Sunday, March 22, 2009

March Madness!

March Madness! The sweet sixteen! The final four! Some of you know and care about all this. Others know what it is and wish it would go away. Still others probably don’t have much of a clue. Of course, I’m talking about the NCAA collegiate basketball championship. However, that’s not the whole story because the March Madness that is coverd by ESPN and other national networks is all about the men’s NCAA Division I basketball championship. Being from Oklahoma, I’m a big fan of OU’s powerhouse women’s basketball team, but I have to listen to a bunch of boring stuff on ESPN to get to anything that is said about women’s basketball. I also teach at a school that’s not even in the NCAA. It’s in the NAIA. You won’t hear anything about NAIA March Madness, not even on local TV, not to mention the NCAA Division II and III schools and their tournaments. March Madness is all about the big boys. That probably makes sense. The different national associations and divisions in sports are designed so that the big guys don’t beat up on the little guys.

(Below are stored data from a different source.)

Background: an optimization exercise with open tools, aiming at small area, a short achievable clock period and few clock cycles per item. Do not read the settings as production practice.
At most, simulation tests tie the RTL to the original design; equivalence was not proved.
For runs 5 and 6, only the layout was checked, not whether the RTL still works.

## flow/design.v (module list and top-level ports; edited modules follow where they fit)
// module fpu_pipe_unit: 252 lines
// module fpu_booth_enc: 12 lines
// module fpu_mul_cs24: 1330 lines
// module fpu_add48: 229 lines
// module fpu_add31: 141 lines
module fpu_pipe_unit #(
    parameter int EXP_W = 8,
    parameter int MAN_W = 23,
    parameter int TAG_W = 4
) (
    input  logic                 clk,
    input  logic                 rst_n,
    input  logic                 in_valid,
    output logic                 in_ready,
    input  logic [1:0]           in_op,
    input  logic [EXP_W+MAN_W:0] in_a,
    input  logic [EXP_W+MAN_W:0] in_b,
    input  logic [TAG_W-1:0]     in_tag,
    output logic                 out_valid,
    input  logic                 out_ready,
    output logic [EXP_W+MAN_W:0] out_y,
    output logic [TAG_W-1:0]     out_tag,
    output logic [3:0]           out_flags,
    output logic [3:0]           sticky,
    input  logic                 sticky_clr
);
  // ...
==> flow/run.sh <==
#!/bin/bash
# synth_recipe.tcl (not shown) runs the flow's synth.tcl, then flattens the netlist and writes it again
# the make line also repeats each setting of config.mk as NAME=value (left out here)
make -C /OpenROAD-flow-scripts/flow DESIGN_CONFIG=/design/flow/config.mk WORK_HOME=/design/flow/orfs CLKGATE_MAP_FILE= SYNTH_SCRIPT=/design/flow/synth_recipe.tcl finish
==> flow/config.mk <==
export PLATFORM = sky130hd
export DESIGN_NAME = fpu_pipe_unit
export DESIGN_NICKNAME = fpu_pipe_unit
export VERILOG_FILES = /design/flow/design.v
export SDC_FILE = /design/flow/constraint.sdc
export NUM_CORES = 4
export LEC_CHECK = 0
export ABC_AREA = 1
export CAP_MARGIN = 0
export CORE_MARGIN = 2
export CORE_UTILIZATION = 40
export SETUP_SLACK_MARGIN = 5
export SLEW_MARGIN = 0
==> flow/constraint.sdc <==
create_clock -name core_clock -period 10.0 [get_ports {clk}]
set_input_delay 2.0000 -clock core_clock [delete_from_list [all_inputs] [get_ports {clk}]]
set_output_delay 2.0000 -clock core_clock [all_outputs]
set_load 0.01 [all_outputs]
==> run_results.csv, run 1 <==
group,metric,value,unit
cells_and_area,fillers,7793,
placement,port_buffers,120,
detailed_routing,wl_met2,46480,µm
sta,min_period,5001,ps
floorplan,initial_utilization,40.34,%
floorplan,die_area,0.08180,mm²
cells_and_area,multiInputGateArea,0.02020,mm²
clock_network,postCtsSetupBuffers,15,
clock_network,cts.sinks,296,
yosys,synth_area_leaders,"edfxtp_1, fa_1, xor2_1, ha_1, nand2_1",
yosys,yosys.area_share.simple,15.03,%
floorplan,coreArea,0.07887,mm²
detailed_routing,wl_met3,11540,µm
worst_setup_path,r2r-end,"r0_q[31]",
detailed_routing,vias,27500,
yosys,synth_seq_cells,296,
cells_and_area,fin_util,45.53,%
sta,finalWorstSetupSlack,4999,ps
worst_setup_path,crit_path_end,"r0_q[31]",
hold_path,min_delay_path_depth,0,
placement,finalWeightedCongestion,0.9832,
detailed_routing,dr.max_layer_used,"met5",
worst_setup_path,cp_slowest_cell,"edfxtp_1",
detailed_routing,drt-met1-wl,42490,µm
worst_setup_path,cpPeakStageDelay,610,ps
placement,dp.cells,4738,
clock_network,clockBufferDepth,3,
hold_path,hold_end,"ht_q[1]",
worst_setup_path,endpoint_kind,"register",
cells_and_area,final_area,0.03591,mm²
worst_setup_path,reg2reg_from,"a1_q[15]",
cells_and_area,n_all_inverters,553,
cells_and_area,n_all_buffers,248,
detailed_routing,drc_errors,0,
yosys,synth_ff_type,"edfxtp_1",
floorplan,io_pins,121,
yosys,synthMostInstantiatedCell,"nand2_1",
outcome,status,"no timing/DRC/antenna violations",
global_routing,met1_usage,33.67,%
sta,finalHoldViolCount,0,
cells_and_area,nonClkBufAreaFrac,6.199,%
Testbench counts, summed over its fixed seeds: cycles 12,032, items 12,000.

Small universities like Southern Nazarene University sometimes tout their programs with the preface, “For a small university, we have one of the best.....” I’ve heard that phrase or one like it many times at SNU. The implication is that we can’t compete with the big guys, but we’re great when compared with the small fry. It’s like the difference between the NCAA and NAIA in sports. President Obama may not go on ESPN and give his choices for the brackets for the NAIA version of March Madness, like he did for the NCAA brackets, but hey, we’re still pretty good when compared with schools our size.

However, I know that at least one program at SNU can compete with the best of the big boys and come off quite well. I would put SNU’s International Studies Program (ISP) up against any program, no matter the size of the school offering the program, with the assurance that we would shine. Let me explain.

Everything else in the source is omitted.